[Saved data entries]
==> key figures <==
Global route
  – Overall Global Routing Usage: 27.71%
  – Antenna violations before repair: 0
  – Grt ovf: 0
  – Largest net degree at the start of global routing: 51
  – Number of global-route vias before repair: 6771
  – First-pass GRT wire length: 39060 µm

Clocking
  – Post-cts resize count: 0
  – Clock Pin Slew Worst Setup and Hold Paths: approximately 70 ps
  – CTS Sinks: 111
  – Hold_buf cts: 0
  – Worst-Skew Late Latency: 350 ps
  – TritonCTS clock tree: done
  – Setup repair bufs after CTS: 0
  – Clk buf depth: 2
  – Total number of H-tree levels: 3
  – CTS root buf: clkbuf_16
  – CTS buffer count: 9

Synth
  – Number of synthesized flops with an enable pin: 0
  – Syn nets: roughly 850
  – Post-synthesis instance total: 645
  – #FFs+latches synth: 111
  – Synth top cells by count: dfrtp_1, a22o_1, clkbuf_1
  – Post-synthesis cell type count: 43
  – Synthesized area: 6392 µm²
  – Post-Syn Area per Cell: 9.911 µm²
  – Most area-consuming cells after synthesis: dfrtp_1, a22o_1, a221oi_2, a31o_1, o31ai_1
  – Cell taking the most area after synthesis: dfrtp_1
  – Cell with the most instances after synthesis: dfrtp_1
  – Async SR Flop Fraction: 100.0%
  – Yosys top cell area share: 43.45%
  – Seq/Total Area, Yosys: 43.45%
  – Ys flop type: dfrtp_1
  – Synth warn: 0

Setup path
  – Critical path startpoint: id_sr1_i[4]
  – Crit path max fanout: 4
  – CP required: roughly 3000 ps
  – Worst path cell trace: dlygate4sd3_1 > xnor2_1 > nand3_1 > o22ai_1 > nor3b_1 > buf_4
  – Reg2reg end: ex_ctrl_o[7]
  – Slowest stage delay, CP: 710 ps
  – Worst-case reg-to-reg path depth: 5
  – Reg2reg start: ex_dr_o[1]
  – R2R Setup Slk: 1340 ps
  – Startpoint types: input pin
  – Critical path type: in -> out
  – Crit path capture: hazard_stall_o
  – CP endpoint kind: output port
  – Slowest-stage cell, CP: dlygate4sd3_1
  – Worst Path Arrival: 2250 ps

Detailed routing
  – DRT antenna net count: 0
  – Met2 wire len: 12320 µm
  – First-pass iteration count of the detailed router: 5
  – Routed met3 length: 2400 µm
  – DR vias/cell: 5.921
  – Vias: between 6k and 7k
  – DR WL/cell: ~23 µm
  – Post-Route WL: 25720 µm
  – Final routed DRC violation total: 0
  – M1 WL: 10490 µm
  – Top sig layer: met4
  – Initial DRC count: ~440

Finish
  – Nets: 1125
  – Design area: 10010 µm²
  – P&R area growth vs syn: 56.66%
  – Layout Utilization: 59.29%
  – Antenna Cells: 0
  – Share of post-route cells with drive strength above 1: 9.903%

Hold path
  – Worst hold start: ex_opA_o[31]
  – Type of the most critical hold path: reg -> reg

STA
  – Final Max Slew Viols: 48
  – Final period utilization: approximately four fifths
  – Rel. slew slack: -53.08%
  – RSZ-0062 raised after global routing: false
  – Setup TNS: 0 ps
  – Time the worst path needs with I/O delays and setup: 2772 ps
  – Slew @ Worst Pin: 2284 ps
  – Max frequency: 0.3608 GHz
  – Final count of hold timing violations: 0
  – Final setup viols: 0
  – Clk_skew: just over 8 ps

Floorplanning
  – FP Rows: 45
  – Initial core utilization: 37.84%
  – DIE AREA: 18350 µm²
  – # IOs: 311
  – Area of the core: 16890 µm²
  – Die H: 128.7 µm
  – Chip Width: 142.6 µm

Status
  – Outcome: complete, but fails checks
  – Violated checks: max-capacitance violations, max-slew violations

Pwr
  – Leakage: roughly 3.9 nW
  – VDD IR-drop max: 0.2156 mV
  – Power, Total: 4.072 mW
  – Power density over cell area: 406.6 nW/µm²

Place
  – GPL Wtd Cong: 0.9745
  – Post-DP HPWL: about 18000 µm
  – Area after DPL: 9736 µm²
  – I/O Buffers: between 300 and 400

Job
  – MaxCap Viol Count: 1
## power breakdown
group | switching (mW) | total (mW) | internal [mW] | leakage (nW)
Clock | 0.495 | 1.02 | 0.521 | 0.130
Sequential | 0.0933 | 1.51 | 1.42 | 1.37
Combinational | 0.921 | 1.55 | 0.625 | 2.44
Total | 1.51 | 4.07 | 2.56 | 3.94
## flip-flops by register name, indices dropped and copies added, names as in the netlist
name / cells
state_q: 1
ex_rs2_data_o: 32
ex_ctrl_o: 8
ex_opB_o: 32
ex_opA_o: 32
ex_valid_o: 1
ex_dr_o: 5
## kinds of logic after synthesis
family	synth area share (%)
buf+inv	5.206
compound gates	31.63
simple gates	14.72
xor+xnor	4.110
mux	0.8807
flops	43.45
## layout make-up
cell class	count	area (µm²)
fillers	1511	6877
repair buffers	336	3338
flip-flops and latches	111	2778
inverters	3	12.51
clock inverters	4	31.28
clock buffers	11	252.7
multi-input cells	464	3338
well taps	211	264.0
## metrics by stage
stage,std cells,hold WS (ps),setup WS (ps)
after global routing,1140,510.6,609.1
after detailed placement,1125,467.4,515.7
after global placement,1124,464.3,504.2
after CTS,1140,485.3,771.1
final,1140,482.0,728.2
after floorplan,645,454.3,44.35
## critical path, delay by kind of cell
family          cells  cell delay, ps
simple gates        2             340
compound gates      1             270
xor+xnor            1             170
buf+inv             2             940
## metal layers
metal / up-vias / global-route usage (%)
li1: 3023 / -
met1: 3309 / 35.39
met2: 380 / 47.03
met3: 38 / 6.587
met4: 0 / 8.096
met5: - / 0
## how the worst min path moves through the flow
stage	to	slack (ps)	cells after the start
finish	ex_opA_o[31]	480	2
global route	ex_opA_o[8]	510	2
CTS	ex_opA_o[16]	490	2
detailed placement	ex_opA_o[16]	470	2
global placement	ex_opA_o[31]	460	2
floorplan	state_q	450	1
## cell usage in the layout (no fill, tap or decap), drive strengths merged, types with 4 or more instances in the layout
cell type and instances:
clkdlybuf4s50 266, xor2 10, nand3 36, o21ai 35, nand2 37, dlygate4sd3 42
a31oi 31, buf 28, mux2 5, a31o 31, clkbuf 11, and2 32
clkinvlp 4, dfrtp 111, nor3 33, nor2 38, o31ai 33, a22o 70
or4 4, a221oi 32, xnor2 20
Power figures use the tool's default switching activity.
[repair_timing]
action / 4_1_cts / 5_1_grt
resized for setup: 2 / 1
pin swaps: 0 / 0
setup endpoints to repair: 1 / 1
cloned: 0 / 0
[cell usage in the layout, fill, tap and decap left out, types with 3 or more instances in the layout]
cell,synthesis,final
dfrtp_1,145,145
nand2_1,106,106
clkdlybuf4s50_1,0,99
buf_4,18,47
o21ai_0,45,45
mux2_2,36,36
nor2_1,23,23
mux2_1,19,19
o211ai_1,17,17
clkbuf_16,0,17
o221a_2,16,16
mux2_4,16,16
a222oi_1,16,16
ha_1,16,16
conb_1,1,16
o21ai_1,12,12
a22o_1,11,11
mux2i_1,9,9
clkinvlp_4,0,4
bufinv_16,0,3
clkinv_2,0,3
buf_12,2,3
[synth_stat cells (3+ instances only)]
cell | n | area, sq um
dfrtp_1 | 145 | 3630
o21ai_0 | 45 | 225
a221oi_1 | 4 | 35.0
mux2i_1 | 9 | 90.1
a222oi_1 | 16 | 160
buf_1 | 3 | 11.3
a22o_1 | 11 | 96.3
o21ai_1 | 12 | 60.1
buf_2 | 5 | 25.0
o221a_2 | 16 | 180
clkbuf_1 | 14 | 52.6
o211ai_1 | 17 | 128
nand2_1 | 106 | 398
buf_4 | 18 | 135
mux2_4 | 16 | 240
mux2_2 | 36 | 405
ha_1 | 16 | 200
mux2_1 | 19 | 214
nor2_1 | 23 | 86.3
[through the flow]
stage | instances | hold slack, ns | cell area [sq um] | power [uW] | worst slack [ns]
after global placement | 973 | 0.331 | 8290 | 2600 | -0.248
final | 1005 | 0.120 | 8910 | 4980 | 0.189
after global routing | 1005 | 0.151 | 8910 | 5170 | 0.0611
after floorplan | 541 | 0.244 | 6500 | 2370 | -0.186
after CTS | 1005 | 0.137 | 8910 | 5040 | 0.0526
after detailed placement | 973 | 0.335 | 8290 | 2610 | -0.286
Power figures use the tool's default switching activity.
[src/rtl/pipe_skid_reg.sv]
// pipe_skid_reg: two-entry valid/ready pipeline register with a skid slot.
// The main register always drives out_data; the skid register catches the
// word that arrives in the cycle the downstream stalls, so in_ready can be
// a pure register output with no combinational path from out_ready.
module pipe_skid_reg #(
    parameter int              WIDTH     = 3,
    parameter logic [WIDTH-1:0] RESET_VAL = '0
) (
    input  logic             clk,
    input  logic             reset,
    input  logic             flush,
    input  logic             in_valid,
    input  logic [WIDTH-1:0] in_data,
    output logic             in_ready,
    output logic             out_valid,
    output logic [WIDTH-1:0] out_data,
    input  logic             out_ready,
    output logic [1:0]       occupancy
);

    typedef enum logic [1:0] {
        ST_EMPTY = 2'd0,
        ST_ONE   = 2'd1,
        ST_TWO   = 2'd2
    } state_t;

    state_t           state_q, state_d;
    logic [WIDTH-1:0] main_q, main_d;
    logic [WIDTH-1:0] skid_q, skid_d;
    logic             in_ready_q, in_ready_d;
    logic             out_valid_q, out_valid_d;
    logic [1:0]       occ_q, occ_d;

    logic accept;
    logic consume;

    // Handshakes are qualified by the registered flags, never by each other.
    assign accept  = in_valid && in_ready_q;
    assign consume = out_valid_q && out_ready;

    // Next-state and data-path selection; flush squashes everything.
    always_comb begin
        state_d = state_q;
        main_d  = main_q;
        skid_d  = skid_q;
        if (flush) begin
            state_d = ST_EMPTY;
            main_d  = RESET_VAL;
            skid_d  = RESET_VAL;
        end else begin
            case (state_q)
                ST_EMPTY: begin
                    if (accept) begin
                        state_d = ST_ONE;
                        main_d  = in_data;
                    end
                end
                ST_ONE: begin
                    if (accept && consume) begin
                        main_d = in_data;
                    end else if (consume) begin
                        state_d = ST_EMPTY;
                    end else if (accept) begin
                        state_d = ST_TWO;
                        skid_d  = in_data;
                    end
                end
                ST_TWO: begin
                    if (consume) begin
                        state_d = ST_ONE;
                        main_d  = skid_q;
                    end
                end
                default: begin
                    state_d = ST_EMPTY;
                end
            endcase
        end
    end

    // Status flags are decoded from the next state so they can be registered.
    always_comb begin
        in_ready_d  = (state_d != ST_TWO);
        out_valid_d = (state_d != ST_EMPTY);
        case (state_d)
            ST_ONE:  occ_d = 2'd1;
            ST_TWO:  occ_d = 2'd2;
            default: occ_d = 2'd0;
        endcase
    end

    // State and output registers; reset overrides flush and all handshakes.
    always_ff @(posedge clk) begin
        if (reset) begin
            state_q     <= ST_EMPTY;
            main_q      <= RESET_VAL;
            skid_q      <= RESET_VAL;
            in_ready_q  <= 1'b1;
            out_valid_q <= 1'b0;
            occ_q       <= 2'd0;
        end else begin
            state_q     <= state_d;
            main_q      <= main_d;
            skid_q      <= skid_d;
            in_ready_q  <= in_ready_d;
            out_valid_q <= out_valid_d;
            occ_q       <= occ_d;
        end
    end

    assign in_ready  = in_ready_q;
    assign out_valid = out_valid_q;
    assign out_data  = main_q;
    assign occupancy = occ_q;

endmodule
$ cat src/rtl/gui_command_decoder.sv
// gui_command_decoder: turns 4-byte UART frames (HEADER, CMD, SPD, CHK = CMD ^ SPD) into a motor direction/speed command.
// Latency: the motor outputs, cmd_strobe and frame_error are valid in the cycle after the CHK byte is accepted.
// Backpressure: one byte per byte_valid assertion. byte_ready drops after an accept and returns after byte_valid is seen low.
// Optional feature: define CMD_WATCHDOG_EN to add a command watchdog. It forces stop/0 and raises timeout when no good frame arrives in time.
module gui_command_decoder #(
  parameter logic [7:0]  HEADER         = 8'hA5,
  parameter int unsigned TIMEOUT_CYCLES = 25_000_000
) (
  input  logic       clk_50,
  input  logic       reset,
  input  logic [7:0] byte_data,
  input  logic       byte_valid,
  output logic       byte_ready,
  input  logic       obstacle,
  output logic [2:0] motor_dir,
  output logic [7:0] motor_speed,
  output logic       cmd_strobe,
  output logic       frame_error,
  output logic       timeout
);

  localparam logic [2:0] DIR_STOP    = 3'd0;
  localparam logic [2:0] DIR_FORWARD = 3'd1;
  localparam logic [7:0] CMD_MAX     = 8'd4;

  typedef enum logic [2:0] {
    S_HDR,
    S_CMD,
    S_SPD,
    S_CHK,
    S_APPLY
  } state_t;

  state_t     state_q, state_d;
  logic       ready_q, ready_d;
  logic [7:0] cmd_q, cmd_d;
  logic [7:0] spd_q, spd_d;
  logic [2:0] st_dir_q, st_dir_d;
  logic [7:0] st_spd_q, st_spd_d;
  logic [2:0] dir_q, dir_d;
  logic [7:0] speed_q, speed_d;
  logic       err_q, err_d;

  logic       accept;
  logic       frame_ok;

  assign accept   = byte_valid && ready_q;
  // The checksum byte is compared against the bytes latched earlier in this frame.
  assign frame_ok = (byte_data == (cmd_q ^ spd_q)) && (cmd_q <= CMD_MAX);

`ifdef CMD_WATCHDOG_EN
  // The counter only has to reach TIMEOUT_CYCLES-1, where it saturates. TIMEOUT_CYCLES must be at least 1.
  localparam int unsigned CNT_W = (TIMEOUT_CYCLES > 1) ? $clog2(TIMEOUT_CYCLES) : 1;
  localparam logic [CNT_W-1:0] CNT_LAST = CNT_W'(TIMEOUT_CYCLES - 1);

  logic [CNT_W-1:0] cnt_q, cnt_d;
  logic             timeout_q, timeout_d;
`else
  // Without the watchdog the timeout period has no effect.
  logic unused_timeout_cfg;
  assign unused_timeout_cfg = (TIMEOUT_CYCLES == 0);
`endif

  // Next-state logic for the handshake, the frame FSM, the stored command, the watchdog and the obstacle override.
  always_comb begin
    state_d  = state_q;
    ready_d  = ready_q;
    cmd_d    = cmd_q;
    spd_d    = spd_q;
    st_dir_d = st_dir_q;
    st_spd_d = st_spd_q;
    err_d    = 1'b0;
`ifdef CMD_WATCHDOG_EN
    cnt_d     = cnt_q;
    timeout_d = timeout_q;
`endif

    // After an accept, wait for the upstream valid to drop so that a held valid yields only one byte.
    if (accept) begin
      ready_d = 1'b0;
    end else if (!ready_q && !byte_valid) begin
      ready_d = 1'b1;
    end

`ifdef CMD_WATCHDOG_EN
    // A good frame restarts the watchdog. Expiry forces stop/0 once, and the counter then stays saturated.
    if (state_q == S_APPLY) begin
      cnt_d     = '0;
      timeout_d = 1'b0;
    end else begin
      if (cnt_q != CNT_LAST) begin
        cnt_d = cnt_q + CNT_W'(1);
      end else if (!timeout_q) begin
        timeout_d = 1'b1;
        st_dir_d  = DIR_STOP;
        st_spd_d  = 8'd0;
      end
    end
`endif

    // The frame FSM. Storing a command here takes priority over a watchdog expiry on the same edge.
    case (state_q)
      S_HDR: begin
        if (accept && (byte_data == HEADER)) begin
          state_d = S_CMD;
        end
      end
      S_CMD: begin
        if (accept) begin
          cmd_d   = byte_data;
          state_d = S_SPD;
        end
      end
      S_SPD: begin
        if (accept) begin
          spd_d   = byte_data;
          state_d = S_CHK;
        end
      end
      S_CHK: begin
        if (accept) begin
          if (frame_ok) begin
            // Store on the CHK edge so the outputs change in the S_APPLY cycle, together with cmd_strobe.
            state_d  = S_APPLY;
            st_dir_d = cmd_q[2:0];
            st_spd_d = (cmd_q == 8'd0) ? 8'd0 : spd_q;
          end else begin
            err_d   = 1'b1;
            state_d = S_HDR;
          end
        end
      end
      S_APPLY: begin
        state_d = S_HDR;
      end
      default: begin
        state_d = S_HDR;
      end
    endcase

    // While an obstacle is present, a forward command is masked to stop. The stored command is kept.
    if (obstacle && (st_dir_d == DIR_FORWARD)) begin
      dir_d   = DIR_STOP;
      speed_d = 8'd0;
    end else begin
      dir_d   = st_dir_d;
      speed_d = st_spd_d;
    end
  end

  // State registers with synchronous active-high reset.
  always_ff @(posedge clk_50) begin
    if (reset) begin
      state_q  <= S_HDR;
      ready_q  <= 1'b1;
      cmd_q    <= 8'd0;
      spd_q    <= 8'd0;
      st_dir_q <= DIR_STOP;
      st_spd_q <= 8'd0;
      dir_q    <= DIR_STOP;
      speed_q  <= 8'd0;
      err_q    <= 1'b0;
    end else begin
      state_q  <= state_d;
      ready_q  <= ready_d;
      cmd_q    <= cmd_d;
      spd_q    <= spd_d;
      st_dir_q <= st_dir_d;
      st_spd_q <= st_spd_d;
      dir_q    <= dir_d;
      speed_q  <= speed_d;
      err_q    <= err_d;
    end
  end

`ifdef CMD_WATCHDOG_EN
  // Watchdog counter and timeout flag.
  always_ff @(posedge clk_50) begin
    if (reset) begin
      cnt_q     <= '0;
      timeout_q <= 1'b0;
    end else begin
      cnt_q     <= cnt_d;
      timeout_q <= timeout_d;
    end
  end

  assign timeout = timeout_q;
`else
  assign timeout = 1'b0;
`endif

  assign byte_ready  = ready_q;
  assign motor_dir   = dir_q;
  assign motor_speed = speed_q;
  assign cmd_strobe  = (state_q == S_APPLY);
  assign frame_error = err_q;

endmodule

▸ Exercise goal: Exactly as written, reproduce the lines of the data above from the first line through the line where "resize count: 0" appears.

▸ Reply:
==> key figures <==
Global route
  – Overall Global Routing Usage: 27.71%
  – Antenna violations before repair: 0
  – Grt ovf: 0
  – Largest net degree at the start of global routing: 51
  – Number of global-route vias before repair: 6771
  – First-pass GRT wire length: 39060 µm

Clocking
  – Post-cts resize count: 0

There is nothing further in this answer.